Faccio un esempio efficace: l’ordine e la libertà, sono la grafia, anzi la
calligrafia di Dio e l’universo è l’opera che Dio ha scritto con la sua bella
scrittura. La figura cui questa bella figura si addice non può essere diversa
dalla persona di Gesù, vale a dire che lo stile coincide con la persona: il
Verbo si è fatto carne, il che significa quindi che porsi un problema di stile
equivale a porre il medesimo problema sul piano esistenziale.
La
questione esistenziale non è evidentemente una questione formale, ma di
sostanza, è una ricerca del valore e fa capo alla metafisica della qualità,
come insegna il nostro caro amico Pirsig nei suoi due libri “Lo zen e l’arte
della manutenzione della motocicletta” e “Lila”.
Ed
è necessario che il rarefatto mondo delle idee non possa restare avulso
nell'impensabile spazio primordiale che precede la creazione, deve seguire il
destino scelto liberamente dal Creatore, deve contemplare ed adempiere il
mistero dell’incarnazione, deve prendere forma.
Se
Dio si coinvolge con la Storia, assume un corpo ed un nome e cammina per le
nostre strade, anche noi dovremo assumerci la responsabilità di essere
“eucaristicamente” presenti nelle nostre opere, la cui forma non potrà essere
arbitraria, ma al contrario determinata dal nostro stile, di cui dovremo
rispondere, innanzi tutto a noi stessi, poi davanti agli uomini e quindi a Dio,
come in una prova del nove di verifica.
Le
nostre opere ci interrogano ed attendono da noi una risposta di stile, che
è innanzi tutto coerenza, coscienza e responsabilità.
Vedete,
qui il caso non c’entra.
Chi
ipotizza il caso se ne infischia della coerenza e della responsabilità e crede
stranamente ai miracoli, senza credere in Dio.
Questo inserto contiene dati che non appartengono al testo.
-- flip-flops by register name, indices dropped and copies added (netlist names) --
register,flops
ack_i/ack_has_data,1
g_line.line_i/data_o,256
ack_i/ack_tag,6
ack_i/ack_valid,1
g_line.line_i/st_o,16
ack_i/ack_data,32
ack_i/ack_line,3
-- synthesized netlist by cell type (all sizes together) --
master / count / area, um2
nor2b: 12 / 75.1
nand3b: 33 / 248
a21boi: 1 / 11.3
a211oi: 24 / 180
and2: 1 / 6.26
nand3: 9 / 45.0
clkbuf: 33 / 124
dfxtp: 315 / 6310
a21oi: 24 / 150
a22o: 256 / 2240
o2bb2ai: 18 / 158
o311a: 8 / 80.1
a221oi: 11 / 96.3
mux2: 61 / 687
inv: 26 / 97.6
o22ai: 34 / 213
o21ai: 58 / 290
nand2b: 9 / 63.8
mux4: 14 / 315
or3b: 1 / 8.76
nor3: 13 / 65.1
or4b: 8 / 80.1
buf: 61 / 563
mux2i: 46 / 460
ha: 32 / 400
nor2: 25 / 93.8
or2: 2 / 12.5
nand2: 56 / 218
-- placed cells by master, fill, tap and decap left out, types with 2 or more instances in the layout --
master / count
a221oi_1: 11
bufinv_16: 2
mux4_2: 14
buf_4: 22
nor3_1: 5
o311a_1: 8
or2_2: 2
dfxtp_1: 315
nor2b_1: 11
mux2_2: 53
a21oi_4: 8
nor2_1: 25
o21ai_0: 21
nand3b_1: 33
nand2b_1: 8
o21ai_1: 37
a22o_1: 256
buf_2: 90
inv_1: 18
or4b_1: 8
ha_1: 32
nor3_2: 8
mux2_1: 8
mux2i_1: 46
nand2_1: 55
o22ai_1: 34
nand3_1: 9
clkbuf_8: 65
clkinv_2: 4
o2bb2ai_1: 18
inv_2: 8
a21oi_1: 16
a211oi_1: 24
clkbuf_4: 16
<file path="src/rtl/mdio_pkg.sv">
package mdio_pkg;
   localparam logic [1:0] ST_SHORT = 2'b01;
   localparam logic [1:0] ST_EXT   = 2'b00;
   localparam logic [1:0] OP_ADDR  = 2'b00;
   localparam logic [1:0] OP_WR    = 2'b01;
   localparam logic [1:0] OP_RD_S  = 2'b10;
   localparam logic [1:0] OP_RD_E  = 2'b11;
   localparam int         FRAME_BITS = 32;

   typedef struct packed {
      logic [1:0]  st;
      logic [1:0]  op;
      logic [4:0]  pa;
      logic [4:0]  da;
      logic [15:0] payload;
      logic        rd;
   } mdio_req_t;
endpackage

</file>
<file path="src/rtl/mdio_clkgen.sv">
module mdio_clkgen #(
   parameter int DIV_W = 9
) (
   input  logic             clk,
   input  logic             rst_n,
   input  logic             run,
   input  logic [DIV_W-1:0] div,
   output logic             mdc,
   output logic             rise_p,
   output logic             fall_p
);
   logic [DIV_W-1:0] cnt_q;
   logic             mdc_q;
   logic             tick;

   assign tick   = run && (cnt_q == div);
   assign rise_p = tick && !mdc_q;
   assign fall_p = tick && mdc_q;
   assign mdc    = mdc_q;

   always_ff @(posedge clk or negedge rst_n) begin
      if (!rst_n) begin
         cnt_q <= '0;
         mdc_q <= 1'b0;
      end else if (!run) begin
         cnt_q <= '0;
         mdc_q <= 1'b0;
      end else if (tick) begin
         cnt_q <= '0;
         mdc_q <= ~mdc_q;
      end else begin
         cnt_q <= cnt_q + 1'b1;
      end
   end
endmodule

</file>
<file path="src/rtl/mdio_frame.sv">
module mdio_frame
   import mdio_pkg::*;
#(
   parameter int PRE_LEN = 32,
   parameter bit IN_FLOP = 1'b1
) (
   input  logic      clk,
   input  logic      rst_n,
   input  logic      start,
   input  mdio_req_t req,
   input  logic      pre_off,
   input  logic      rise_p,
   input  logic      fall_p,
   input  logic      mdio_i,
   output logic      busy,
   output logic      mdio_o,
   output logic      mdio_oe,
   output logic      done,
   output logic [15:0] rd_word,
   output logic      rd_fail
);
   localparam int TOT   = PRE_LEN + FRAME_BITS;
   localparam int IDX_W = $clog2(TOT);
   localparam logic [IDX_W-1:0] LAST  = IDX_W'(TOT - 1);
   localparam logic [IDX_W-1:0] FIRST = IDX_W'(PRE_LEN);

   logic                  busy_q, is_rd_q, ta_q;
   logic [IDX_W-1:0]      idx_q;
   logic [FRAME_BITS-1:0] frm_q;
   logic [15:0]           sh_q;
   logic                  din;
   logic                  in_frame;
   logic [IDX_W-1:0]      fpos;
   logic [4:0]            bsel;

   generate
      if (IN_FLOP) begin : g_in_reg
         logic din_q;
         always_ff @(posedge clk or negedge rst_n) begin
            if (!rst_n) din_q <= 1'b1;
            else        din_q <= mdio_i;
         end
         assign din = din_q;
      end else begin : g_in_direct
         assign din = mdio_i;
      end
   endgenerate

   assign in_frame = (idx_q >= FIRST);
   assign fpos     = idx_q - FIRST;
   assign bsel     = 5'(FRAME_BITS - 1) - fpos[4:0];

   assign busy    = busy_q;
   assign mdio_o  = busy_q && (in_frame ? frm_q[bsel] : 1'b1);
   assign mdio_oe = busy_q && !(is_rd_q && in_frame && (fpos >= IDX_W'(14)));
   assign done    = busy_q && fall_p && (idx_q == LAST);
   assign rd_fail = ta_q;
   assign rd_word = ta_q ? 16'hFFFF : sh_q;

   always_ff @(posedge clk or negedge rst_n) begin
      if (!rst_n) begin
         busy_q  <= 1'b0;
         is_rd_q <= 1'b0;
         ta_q    <= 1'b0;
         idx_q   <= '0;
         frm_q   <= '0;
         sh_q    <= '0;
      end else if (!busy_q) begin
         if (start) begin
            busy_q  <= 1'b1;
            is_rd_q <= req.rd;
            ta_q    <= 1'b0;
            idx_q   <= pre_off ? FIRST : '0;
            frm_q   <= {req.st, req.op, req.pa, req.da,
                        (req.rd ? 2'b11 : 2'b10), req.payload};
         end
      end else begin
         if (rise_p && is_rd_q && in_frame) begin
            if (fpos == IDX_W'(15)) ta_q <= din;
            if (fpos >= IDX_W'(16)) sh_q <= {sh_q[14:0], din};
         end
         if (fall_p) begin
            if (idx_q == LAST) busy_q <= 1'b0;
            else               idx_q  <= idx_q + 1'b1;
         end
      end
   end
endmodule

</file>
<file path="src/rtl/mdio_master.sv">
module mdio_master
   import mdio_pkg::*;
#(
   parameter int ADDR_W    = 6,
   parameter int DIV_W     = 9,
   parameter int DIV_RESET = 5,
   parameter int PRE_LEN   = 32,
   parameter bit IN_FLOP   = 1'b1
) (
   input  logic              clk,
   input  logic              rst_n,
   input  logic              reg_we,
   input  logic [ADDR_W-1:0] reg_addr,
   input  logic [31:0]       reg_wdata,
   output logic [31:0]       reg_rdata,
   output logic              mdc,
   output logic              mdio_o,
   output logic              mdio_oe,
   input  logic              mdio_i
);
   localparam logic [ADDR_W-1:0] OFS_CFG  = ADDR_W'(8'h30);
   localparam logic [ADDR_W-1:0] OFS_CTL  = ADDR_W'(8'h34);
   localparam logic [ADDR_W-1:0] OFS_DATA = ADDR_W'(8'h38);
   localparam logic [ADDR_W-1:0] OFS_ADR  = ADDR_W'(8'h3C);

   if (ADDR_W < 6) begin : g_bad_addr
      $error("ADDR_W must cover offset 0x3C");
   end
   if (DIV_W < 3 || DIV_W > 9) begin : g_bad_div_w
      $error("DIV_W must be 3..9");
   end
   if (DIV_RESET < 5 || DIV_RESET >= (1 << DIV_W)) begin : g_bad_div_rst
      $error("DIV_RESET out of range");
   end
   if (PRE_LEN < 1 || PRE_LEN > 32) begin : g_bad_pre
      $error("PRE_LEN must be 1..32");
   end

   logic [DIV_W-1:0] div_q;
   logic             ext_q, pre_off_q, rd_err_q, rd_pend_q;
   logic [9:0]       ctl_q;
   logic [15:0]      data_q, adr_q;
   logic             busy, done, rd_fail, rise_p, fall_p, launch, accept;
   logic [15:0]      rd_word;
   mdio_req_t        req;

   assign accept = reg_we && !busy;

   always_comb begin
      launch      = 1'b0;
      req.st      = ext_q ? ST_EXT : ST_SHORT;
      req.op      = OP_WR;
      req.pa      = ctl_q[9:5];
      req.da      = ctl_q[4:0];
      req.payload = reg_wdata[15:0];
      req.rd      = 1'b0;
      if (accept) begin
         if (reg_addr == OFS_CTL && reg_wdata[15]) begin
            launch      = 1'b1;
            req.op      = ext_q ? OP_RD_E : OP_RD_S;
            req.pa      = reg_wdata[9:5];
            req.da      = reg_wdata[4:0];
            req.payload = '0;
            req.rd      = 1'b1;
         end else if (reg_addr == OFS_DATA) begin
            launch = 1'b1;
         end else if (reg_addr == OFS_ADR && ext_q) begin
            launch = 1'b1;
            req.op = OP_ADDR;
         end
      end
   end

   always_ff @(posedge clk or negedge rst_n) begin
      if (!rst_n) begin
         div_q     <= DIV_W'(DIV_RESET);
         ext_q     <= 1'b0;
         pre_off_q <= 1'b0;
         rd_err_q  <= 1'b0;
         rd_pend_q <= 1'b0;
         ctl_q     <= '0;
         data_q    <= '0;
         adr_q     <= '0;
      end else begin
         if (accept) begin
            case (reg_addr)
               OFS_CFG: begin
                  div_q     <= reg_wdata[7 +: DIV_W];
                  ext_q     <= reg_wdata[6];
                  pre_off_q <= reg_wdata[5];
               end
               OFS_CTL:  ctl_q  <= reg_wdata[9:0];
               OFS_DATA: data_q <= reg_wdata[15:0];
               OFS_ADR:  adr_q  <= reg_wdata[15:0];
               default: ;
            endcase
         end
         if (launch) begin
            rd_pend_q <= req.rd;
            if (req.rd) rd_err_q <= 1'b0;
         end
         if (done && rd_pend_q) begin
            data_q   <= rd_word;
            rd_err_q <= rd_fail;
         end
      end
   end

   always_comb begin
      case (reg_addr)
         OFS_CFG:  reg_rdata = {16'h0, 9'(div_q), ext_q, pre_off_q, 3'b000, rd_err_q, busy};
         OFS_CTL:  reg_rdata = {22'h0, ctl_q};
         OFS_DATA: reg_rdata = {16'h0, data_q};
         OFS_ADR:  reg_rdata = {16'h0, adr_q};
         default:  reg_rdata = '0;
      endcase
   end

   mdio_clkgen #(.DIV_W(DIV_W)) u_clkgen (
      .clk    (clk),
      .rst_n  (rst_n),
      .run    (busy),
      .div    (div_q),
      .mdc    (mdc),
      .rise_p (rise_p),
      .fall_p (fall_p)
   );

   mdio_frame #(.PRE_LEN(PRE_LEN), .IN_FLOP(IN_FLOP)) u_frame (
      .clk     (clk),
      .rst_n   (rst_n),
      .start   (launch),
      .req     (req),
      .pre_off (pre_off_q),
      .rise_p  (rise_p),
      .fall_p  (fall_p),
      .mdio_i  (mdio_i),
      .busy    (busy),
      .mdio_o  (mdio_o),
      .mdio_oe (mdio_oe),
      .done    (done),
      .rd_word (rd_word),
      .rd_fail (rd_fail)
   );
endmodule

</file>
**config.mk**
```make
export PLATFORM = sky130hd
export DESIGN_NAME = nvstore_ctrl
export DESIGN_NICKNAME = d
export VERILOG_FILES = /design/src/rtl/nvs_pkg.sv /design/src/rtl/nvs_edge.sv /design/src/rtl/nvs_latches.sv /design/src/rtl/nvs_seq.sv /design/src/rtl/nvs_arrays.sv /design/src/rtl/nvstore_ctrl.sv
export SDC_FILE = /design/constraint.sdc
export NUM_CORES = 1
export LEC_CHECK = 0
export ABC_AREA = 1
export CAP_MARGIN = 20
export CORE_MARGIN = 5
export CORE_UTILIZATION = 45
export CTS_CLUSTER_DIAMETER = 40
export DETAILED_ROUTE_END_ITERATION = 8
export DONT_BUFFER_PORTS = 1
export HOLD_SLACK_MARGIN = 0.08
export PLACE_DENSITY = 0.6
export SKIP_LAST_GASP = 1
export SLEW_MARGIN = 20
export SYNTH_ARGS = -nofsm -noshare
export SYNTH_HDL_FRONTEND = slang
export SYNTH_HIERARCHICAL = 1
export SYNTH_SLANG_ARGS = --single-unit
```
**constraint.sdc**
```tcl
create_clock -name clk -period 5.2 [get_ports clk]
set_input_delay 0.26 -clock clk [delete_from_list [all_inputs] [get_ports clk]]
set_output_delay 0.26 -clock clk [all_outputs]
set_load 0.01 [all_outputs]
```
Pretende l’assurdo solo per
evitare la responsabilità che, ammetto sia un grave peso, ma è ineludibile.
La
responsabilità è una roccia, una montagna: non si sposta. Tutti i nostri sforzi
per sgombrare lo spazio della nostra coscienza dalla responsabilità non
smuovono di un millimetro questa roccia che occupa tutto lo spazio della
realtà. Non vedere la responsabilità non significa minimamente aver eluso il
problema, aggirato lo scoglio, ma semplicemente che stiamo camminando con gli
occhi chiusi.
Un
pittore che tenti di comprendere e di dipingere il mondo ad occhi chiusi è un
pittore cieco. Ma Dio è grande, grande nella misericordia: pone sulle nostre
spalle un giogo leggero. Con tutta la buona volontà non comprenderemo mai
quanta responsabilità abbiamo avuto.
Al
giorno d’oggi non ricordiamo nemmeno che esiste un peccato di omissione.
L’omissione? E che cos'è? Provate ad interrogare il caso, chissà che risposta
potrà inventare
A
questo punto il mio stile suona la campana di primo round, mi impone un break,
perché mi sono ricordato all'improvviso che dipingere è un gran divertimento.